Material shown:

┌──

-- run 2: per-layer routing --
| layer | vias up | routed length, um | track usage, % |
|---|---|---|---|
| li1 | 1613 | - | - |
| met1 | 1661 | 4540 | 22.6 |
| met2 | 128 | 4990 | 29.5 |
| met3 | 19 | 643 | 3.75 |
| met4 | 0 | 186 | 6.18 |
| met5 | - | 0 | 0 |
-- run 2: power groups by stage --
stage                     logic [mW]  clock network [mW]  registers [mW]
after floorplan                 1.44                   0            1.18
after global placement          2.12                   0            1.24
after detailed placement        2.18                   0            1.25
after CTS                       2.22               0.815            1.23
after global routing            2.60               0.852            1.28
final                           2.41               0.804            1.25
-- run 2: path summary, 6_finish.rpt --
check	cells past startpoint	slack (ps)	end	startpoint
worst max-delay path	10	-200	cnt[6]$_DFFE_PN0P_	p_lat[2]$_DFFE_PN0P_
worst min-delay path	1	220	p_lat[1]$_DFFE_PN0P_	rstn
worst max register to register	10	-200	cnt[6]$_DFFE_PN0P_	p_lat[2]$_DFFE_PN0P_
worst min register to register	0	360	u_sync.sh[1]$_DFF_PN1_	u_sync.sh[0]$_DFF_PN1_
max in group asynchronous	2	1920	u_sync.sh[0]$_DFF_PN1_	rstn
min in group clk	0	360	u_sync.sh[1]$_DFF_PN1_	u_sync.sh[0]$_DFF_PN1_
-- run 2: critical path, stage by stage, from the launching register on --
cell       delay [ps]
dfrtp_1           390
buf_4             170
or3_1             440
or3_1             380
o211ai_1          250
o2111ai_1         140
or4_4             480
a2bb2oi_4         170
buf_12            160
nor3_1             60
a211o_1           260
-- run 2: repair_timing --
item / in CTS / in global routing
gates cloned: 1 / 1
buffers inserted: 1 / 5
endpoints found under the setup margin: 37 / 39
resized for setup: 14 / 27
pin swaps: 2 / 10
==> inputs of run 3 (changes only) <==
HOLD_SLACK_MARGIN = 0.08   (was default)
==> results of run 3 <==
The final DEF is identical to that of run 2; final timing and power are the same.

└──
┌──

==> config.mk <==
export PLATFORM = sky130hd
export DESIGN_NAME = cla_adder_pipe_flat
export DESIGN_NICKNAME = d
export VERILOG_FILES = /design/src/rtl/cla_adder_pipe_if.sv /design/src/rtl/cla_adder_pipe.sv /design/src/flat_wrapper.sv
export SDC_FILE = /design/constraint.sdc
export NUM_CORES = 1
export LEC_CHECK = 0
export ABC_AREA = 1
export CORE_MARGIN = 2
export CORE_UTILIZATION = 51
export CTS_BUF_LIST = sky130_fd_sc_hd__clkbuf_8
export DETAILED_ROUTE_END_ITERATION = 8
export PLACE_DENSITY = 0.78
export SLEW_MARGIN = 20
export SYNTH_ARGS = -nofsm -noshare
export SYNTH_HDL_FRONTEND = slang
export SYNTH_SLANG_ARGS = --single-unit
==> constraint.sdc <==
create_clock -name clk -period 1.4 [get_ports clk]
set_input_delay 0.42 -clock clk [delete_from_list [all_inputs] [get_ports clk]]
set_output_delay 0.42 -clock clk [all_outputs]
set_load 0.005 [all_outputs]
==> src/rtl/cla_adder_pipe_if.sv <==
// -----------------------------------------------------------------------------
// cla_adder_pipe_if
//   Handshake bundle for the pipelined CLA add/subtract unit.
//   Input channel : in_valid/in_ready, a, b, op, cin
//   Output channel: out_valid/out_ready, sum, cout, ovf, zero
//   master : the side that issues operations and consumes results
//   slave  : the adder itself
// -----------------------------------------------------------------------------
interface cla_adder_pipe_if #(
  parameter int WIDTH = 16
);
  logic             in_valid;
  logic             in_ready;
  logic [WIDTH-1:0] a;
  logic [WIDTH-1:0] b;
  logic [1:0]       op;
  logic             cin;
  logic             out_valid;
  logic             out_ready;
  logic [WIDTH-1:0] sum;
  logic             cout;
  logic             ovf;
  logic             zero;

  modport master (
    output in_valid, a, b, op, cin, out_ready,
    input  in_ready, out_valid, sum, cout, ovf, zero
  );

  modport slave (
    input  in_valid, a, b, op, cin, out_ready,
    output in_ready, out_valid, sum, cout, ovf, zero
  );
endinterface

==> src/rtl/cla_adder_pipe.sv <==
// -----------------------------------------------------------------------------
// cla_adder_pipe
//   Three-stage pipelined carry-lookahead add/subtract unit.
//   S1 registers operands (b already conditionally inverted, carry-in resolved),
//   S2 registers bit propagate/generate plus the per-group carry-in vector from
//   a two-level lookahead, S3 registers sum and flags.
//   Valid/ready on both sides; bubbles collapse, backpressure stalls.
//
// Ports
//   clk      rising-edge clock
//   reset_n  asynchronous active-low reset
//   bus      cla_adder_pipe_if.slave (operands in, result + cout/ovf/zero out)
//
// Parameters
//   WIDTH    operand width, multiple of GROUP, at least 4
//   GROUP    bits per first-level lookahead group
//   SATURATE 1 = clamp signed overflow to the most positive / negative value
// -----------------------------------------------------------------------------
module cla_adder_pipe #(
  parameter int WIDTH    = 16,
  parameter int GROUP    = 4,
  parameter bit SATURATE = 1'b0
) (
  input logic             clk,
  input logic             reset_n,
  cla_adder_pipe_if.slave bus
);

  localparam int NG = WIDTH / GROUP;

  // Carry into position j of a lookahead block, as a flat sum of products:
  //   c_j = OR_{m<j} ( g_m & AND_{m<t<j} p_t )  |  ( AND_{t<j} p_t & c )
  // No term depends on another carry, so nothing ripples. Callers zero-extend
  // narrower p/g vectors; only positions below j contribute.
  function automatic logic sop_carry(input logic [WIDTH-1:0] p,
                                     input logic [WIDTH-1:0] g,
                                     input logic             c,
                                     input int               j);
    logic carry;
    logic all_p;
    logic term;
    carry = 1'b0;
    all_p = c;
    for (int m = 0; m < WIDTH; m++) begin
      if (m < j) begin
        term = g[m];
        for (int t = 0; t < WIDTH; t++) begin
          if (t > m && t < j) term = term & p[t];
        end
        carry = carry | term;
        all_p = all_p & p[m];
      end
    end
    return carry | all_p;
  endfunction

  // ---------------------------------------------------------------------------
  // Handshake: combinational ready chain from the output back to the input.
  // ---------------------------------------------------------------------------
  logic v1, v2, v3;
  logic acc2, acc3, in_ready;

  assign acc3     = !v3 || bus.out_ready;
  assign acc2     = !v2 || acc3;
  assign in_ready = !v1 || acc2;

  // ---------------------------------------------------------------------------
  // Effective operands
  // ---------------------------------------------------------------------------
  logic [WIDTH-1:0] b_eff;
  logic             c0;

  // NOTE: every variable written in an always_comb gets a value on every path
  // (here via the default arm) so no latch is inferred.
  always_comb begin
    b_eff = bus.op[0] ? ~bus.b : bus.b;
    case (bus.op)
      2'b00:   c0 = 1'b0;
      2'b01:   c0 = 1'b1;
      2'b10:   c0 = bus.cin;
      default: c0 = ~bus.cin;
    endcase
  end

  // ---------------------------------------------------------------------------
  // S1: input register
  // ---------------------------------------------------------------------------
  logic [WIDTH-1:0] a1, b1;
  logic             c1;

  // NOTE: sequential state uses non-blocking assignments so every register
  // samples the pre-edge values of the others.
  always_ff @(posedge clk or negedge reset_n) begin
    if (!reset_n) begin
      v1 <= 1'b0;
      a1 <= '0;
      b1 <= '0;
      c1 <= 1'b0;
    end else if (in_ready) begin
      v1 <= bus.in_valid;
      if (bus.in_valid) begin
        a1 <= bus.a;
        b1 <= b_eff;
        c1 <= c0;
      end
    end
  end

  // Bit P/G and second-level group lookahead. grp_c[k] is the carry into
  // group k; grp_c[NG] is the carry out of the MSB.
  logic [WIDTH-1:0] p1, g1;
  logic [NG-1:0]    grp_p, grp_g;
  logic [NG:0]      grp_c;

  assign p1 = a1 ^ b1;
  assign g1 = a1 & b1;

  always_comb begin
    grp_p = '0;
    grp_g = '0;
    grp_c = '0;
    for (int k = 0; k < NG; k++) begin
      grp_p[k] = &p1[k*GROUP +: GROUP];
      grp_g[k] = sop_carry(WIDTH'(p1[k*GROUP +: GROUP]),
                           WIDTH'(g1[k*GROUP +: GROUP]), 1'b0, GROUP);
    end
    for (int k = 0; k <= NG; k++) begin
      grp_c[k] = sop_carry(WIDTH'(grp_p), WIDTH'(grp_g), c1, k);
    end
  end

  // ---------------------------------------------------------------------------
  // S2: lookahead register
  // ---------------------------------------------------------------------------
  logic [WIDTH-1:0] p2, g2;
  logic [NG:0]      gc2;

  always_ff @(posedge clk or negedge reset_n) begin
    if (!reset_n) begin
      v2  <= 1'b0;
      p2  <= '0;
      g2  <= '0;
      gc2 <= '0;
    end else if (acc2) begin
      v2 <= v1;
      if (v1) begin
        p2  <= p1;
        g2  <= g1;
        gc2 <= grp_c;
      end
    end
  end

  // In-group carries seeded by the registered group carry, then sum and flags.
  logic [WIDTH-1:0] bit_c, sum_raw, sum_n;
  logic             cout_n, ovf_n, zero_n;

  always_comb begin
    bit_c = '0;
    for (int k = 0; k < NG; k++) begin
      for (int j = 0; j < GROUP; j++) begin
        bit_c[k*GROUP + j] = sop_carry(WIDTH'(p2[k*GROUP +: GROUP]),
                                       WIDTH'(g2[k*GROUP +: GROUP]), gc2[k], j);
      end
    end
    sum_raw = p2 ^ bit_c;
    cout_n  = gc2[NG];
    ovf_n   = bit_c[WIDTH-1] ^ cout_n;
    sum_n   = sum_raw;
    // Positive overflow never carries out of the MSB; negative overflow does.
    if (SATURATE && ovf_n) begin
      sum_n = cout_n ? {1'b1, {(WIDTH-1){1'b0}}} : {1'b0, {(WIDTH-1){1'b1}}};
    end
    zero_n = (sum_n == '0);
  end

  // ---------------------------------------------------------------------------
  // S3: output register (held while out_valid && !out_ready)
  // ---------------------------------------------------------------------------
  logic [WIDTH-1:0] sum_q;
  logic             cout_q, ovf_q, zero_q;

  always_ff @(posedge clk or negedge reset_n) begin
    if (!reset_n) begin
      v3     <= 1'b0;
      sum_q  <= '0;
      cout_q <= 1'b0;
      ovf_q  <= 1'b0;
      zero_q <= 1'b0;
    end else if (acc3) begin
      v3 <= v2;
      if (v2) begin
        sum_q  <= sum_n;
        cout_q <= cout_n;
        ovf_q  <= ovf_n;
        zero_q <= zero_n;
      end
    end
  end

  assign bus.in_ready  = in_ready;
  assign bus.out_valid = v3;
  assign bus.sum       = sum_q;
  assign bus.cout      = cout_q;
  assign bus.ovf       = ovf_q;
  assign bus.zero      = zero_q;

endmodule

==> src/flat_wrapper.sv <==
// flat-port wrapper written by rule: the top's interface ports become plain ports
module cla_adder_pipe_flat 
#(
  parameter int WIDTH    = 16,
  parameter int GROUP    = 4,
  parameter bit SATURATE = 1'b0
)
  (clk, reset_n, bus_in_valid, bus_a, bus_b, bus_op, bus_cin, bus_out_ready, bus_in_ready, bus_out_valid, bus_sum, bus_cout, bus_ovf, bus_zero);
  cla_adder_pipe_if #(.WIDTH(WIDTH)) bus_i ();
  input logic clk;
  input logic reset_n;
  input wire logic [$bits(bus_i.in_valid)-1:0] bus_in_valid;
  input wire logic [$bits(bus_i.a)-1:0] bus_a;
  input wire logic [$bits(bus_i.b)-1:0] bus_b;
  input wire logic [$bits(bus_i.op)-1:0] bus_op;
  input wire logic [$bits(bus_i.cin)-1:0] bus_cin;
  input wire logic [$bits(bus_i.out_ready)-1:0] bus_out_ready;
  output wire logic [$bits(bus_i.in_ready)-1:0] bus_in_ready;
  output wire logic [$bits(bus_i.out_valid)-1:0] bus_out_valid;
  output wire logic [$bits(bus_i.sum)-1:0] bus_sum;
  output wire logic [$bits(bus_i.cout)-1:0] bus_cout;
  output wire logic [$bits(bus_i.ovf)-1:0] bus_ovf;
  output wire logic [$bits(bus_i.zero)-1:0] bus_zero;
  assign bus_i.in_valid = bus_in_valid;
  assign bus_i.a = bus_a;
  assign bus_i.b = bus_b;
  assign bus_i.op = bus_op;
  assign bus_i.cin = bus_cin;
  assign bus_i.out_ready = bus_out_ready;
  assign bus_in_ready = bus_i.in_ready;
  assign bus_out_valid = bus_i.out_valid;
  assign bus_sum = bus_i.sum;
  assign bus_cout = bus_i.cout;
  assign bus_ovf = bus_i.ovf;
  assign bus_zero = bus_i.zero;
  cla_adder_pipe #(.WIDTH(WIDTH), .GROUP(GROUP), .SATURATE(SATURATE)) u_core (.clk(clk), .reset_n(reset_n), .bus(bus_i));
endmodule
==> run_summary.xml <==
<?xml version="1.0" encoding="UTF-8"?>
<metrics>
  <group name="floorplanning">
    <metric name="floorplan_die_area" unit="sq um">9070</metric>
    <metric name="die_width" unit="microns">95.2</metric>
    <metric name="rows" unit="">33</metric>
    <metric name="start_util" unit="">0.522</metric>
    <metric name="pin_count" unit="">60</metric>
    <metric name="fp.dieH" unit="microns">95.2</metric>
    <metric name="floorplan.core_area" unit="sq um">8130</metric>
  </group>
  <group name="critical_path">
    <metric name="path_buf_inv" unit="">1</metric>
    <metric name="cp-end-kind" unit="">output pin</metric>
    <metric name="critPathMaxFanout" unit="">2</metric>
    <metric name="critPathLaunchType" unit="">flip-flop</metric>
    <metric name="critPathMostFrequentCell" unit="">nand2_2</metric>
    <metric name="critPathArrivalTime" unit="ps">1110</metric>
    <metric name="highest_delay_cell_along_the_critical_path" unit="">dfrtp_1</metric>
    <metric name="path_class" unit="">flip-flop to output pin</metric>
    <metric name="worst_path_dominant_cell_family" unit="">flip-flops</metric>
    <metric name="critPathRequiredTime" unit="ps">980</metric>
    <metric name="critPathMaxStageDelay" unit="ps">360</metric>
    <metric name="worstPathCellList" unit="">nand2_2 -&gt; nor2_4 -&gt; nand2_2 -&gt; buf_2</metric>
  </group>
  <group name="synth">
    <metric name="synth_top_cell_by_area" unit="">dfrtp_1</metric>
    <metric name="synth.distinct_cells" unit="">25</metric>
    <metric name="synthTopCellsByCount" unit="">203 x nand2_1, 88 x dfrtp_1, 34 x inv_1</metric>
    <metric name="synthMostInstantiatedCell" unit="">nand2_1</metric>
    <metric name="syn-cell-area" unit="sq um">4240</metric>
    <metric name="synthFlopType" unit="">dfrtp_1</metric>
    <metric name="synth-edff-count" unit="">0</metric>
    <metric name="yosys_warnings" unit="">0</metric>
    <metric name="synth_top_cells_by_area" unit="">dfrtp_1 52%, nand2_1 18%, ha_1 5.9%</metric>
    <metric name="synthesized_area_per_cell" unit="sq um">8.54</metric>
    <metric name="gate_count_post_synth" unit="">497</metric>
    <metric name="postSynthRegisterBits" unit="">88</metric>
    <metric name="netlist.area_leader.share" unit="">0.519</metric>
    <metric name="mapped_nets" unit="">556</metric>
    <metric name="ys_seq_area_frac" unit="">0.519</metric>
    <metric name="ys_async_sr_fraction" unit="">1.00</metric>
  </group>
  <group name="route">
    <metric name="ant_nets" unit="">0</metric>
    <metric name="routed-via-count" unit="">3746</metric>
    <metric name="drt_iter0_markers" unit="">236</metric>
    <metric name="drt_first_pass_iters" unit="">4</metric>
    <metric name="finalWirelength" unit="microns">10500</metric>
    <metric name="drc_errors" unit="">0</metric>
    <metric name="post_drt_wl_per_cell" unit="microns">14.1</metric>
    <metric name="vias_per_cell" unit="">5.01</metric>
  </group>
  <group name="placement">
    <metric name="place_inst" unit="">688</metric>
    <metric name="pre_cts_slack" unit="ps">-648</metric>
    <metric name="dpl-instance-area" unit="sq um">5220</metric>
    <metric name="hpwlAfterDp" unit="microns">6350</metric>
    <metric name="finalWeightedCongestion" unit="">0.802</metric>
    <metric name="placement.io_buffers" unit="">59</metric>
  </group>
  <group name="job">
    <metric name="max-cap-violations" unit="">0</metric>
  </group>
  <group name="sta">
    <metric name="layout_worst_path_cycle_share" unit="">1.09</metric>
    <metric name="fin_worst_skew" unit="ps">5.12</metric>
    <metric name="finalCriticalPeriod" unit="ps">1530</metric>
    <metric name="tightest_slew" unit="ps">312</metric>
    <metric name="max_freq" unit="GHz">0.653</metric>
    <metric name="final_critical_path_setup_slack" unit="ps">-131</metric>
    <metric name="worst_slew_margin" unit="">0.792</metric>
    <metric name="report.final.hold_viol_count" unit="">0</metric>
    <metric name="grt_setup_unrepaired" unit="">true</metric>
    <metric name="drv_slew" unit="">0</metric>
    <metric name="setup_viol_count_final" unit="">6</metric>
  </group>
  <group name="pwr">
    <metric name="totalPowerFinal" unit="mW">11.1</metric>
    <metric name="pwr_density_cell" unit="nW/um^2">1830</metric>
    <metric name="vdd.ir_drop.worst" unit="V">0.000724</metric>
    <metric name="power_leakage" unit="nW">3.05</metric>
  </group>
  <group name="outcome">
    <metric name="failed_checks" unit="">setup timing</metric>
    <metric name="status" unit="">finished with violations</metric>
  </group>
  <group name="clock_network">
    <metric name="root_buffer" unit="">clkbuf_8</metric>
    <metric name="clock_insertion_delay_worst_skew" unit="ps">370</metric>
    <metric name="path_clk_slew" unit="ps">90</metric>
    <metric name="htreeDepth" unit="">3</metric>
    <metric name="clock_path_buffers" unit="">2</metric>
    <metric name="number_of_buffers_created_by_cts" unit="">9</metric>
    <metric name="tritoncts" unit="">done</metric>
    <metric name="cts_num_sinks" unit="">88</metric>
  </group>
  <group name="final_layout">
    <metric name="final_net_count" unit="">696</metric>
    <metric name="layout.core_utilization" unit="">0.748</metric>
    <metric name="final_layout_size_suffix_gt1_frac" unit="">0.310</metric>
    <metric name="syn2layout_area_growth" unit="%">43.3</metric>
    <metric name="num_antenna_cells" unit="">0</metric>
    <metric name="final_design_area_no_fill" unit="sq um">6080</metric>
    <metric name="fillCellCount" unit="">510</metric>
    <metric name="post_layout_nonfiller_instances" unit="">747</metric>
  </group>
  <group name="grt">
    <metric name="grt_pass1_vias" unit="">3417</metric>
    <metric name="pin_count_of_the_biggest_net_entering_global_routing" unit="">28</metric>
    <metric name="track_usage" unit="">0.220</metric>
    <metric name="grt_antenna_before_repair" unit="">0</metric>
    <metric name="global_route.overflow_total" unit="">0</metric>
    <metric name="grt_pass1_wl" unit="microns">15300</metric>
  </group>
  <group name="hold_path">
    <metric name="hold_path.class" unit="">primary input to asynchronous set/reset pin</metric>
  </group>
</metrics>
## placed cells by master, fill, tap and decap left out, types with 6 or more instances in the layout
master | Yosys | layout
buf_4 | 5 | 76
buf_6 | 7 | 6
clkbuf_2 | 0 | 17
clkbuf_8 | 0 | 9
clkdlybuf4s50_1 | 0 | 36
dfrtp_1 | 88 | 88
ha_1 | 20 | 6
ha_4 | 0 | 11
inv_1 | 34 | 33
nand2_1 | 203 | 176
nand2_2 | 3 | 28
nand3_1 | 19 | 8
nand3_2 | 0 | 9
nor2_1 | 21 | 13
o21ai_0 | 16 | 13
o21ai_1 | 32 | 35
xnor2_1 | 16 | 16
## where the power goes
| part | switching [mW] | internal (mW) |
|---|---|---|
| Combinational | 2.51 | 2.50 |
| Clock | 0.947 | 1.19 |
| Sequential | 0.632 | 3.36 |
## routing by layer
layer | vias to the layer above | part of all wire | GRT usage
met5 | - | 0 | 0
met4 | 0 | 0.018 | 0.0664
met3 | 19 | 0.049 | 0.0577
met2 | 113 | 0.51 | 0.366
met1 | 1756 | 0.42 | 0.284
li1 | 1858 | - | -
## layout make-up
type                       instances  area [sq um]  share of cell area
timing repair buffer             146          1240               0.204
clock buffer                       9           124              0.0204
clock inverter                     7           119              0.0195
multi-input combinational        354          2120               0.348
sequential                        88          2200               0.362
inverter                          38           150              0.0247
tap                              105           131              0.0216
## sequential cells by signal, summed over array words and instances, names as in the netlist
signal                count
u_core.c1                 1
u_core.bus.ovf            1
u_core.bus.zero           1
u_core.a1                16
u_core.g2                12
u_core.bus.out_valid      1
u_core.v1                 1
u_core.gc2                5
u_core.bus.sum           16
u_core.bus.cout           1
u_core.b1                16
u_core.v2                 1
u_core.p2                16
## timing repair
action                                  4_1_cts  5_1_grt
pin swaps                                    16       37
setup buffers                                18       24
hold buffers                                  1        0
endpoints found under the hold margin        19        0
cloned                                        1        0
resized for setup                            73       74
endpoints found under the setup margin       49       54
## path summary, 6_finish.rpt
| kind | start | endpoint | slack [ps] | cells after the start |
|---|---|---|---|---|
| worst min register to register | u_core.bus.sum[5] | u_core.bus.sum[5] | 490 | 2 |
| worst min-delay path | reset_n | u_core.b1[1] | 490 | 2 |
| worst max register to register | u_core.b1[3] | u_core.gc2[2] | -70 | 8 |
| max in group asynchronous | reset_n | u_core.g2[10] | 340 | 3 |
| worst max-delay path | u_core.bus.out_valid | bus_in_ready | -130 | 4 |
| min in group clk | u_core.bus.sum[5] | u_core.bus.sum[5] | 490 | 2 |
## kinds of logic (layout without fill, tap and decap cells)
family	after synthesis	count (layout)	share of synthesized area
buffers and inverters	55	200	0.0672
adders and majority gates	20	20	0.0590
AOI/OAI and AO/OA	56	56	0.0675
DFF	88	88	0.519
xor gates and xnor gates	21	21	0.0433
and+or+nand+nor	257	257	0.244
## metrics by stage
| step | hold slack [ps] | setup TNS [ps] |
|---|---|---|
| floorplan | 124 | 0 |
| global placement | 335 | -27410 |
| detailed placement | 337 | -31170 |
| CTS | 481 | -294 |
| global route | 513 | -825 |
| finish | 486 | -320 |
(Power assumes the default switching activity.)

└──

Assignment:
Take the lines above from the one containing "pin swaps: 2 / 10" to the one containing "The final DEF" and retype them exactly, both ends included, with nothing added.

Task output:
pin swaps: 2 / 10
==> inputs of run 3 (changes only) <==
HOLD_SLACK_MARGIN = 0.08   (was default)
==> results of run 3 <==
The final DEF is identical to that of run 2; final timing and power are the same.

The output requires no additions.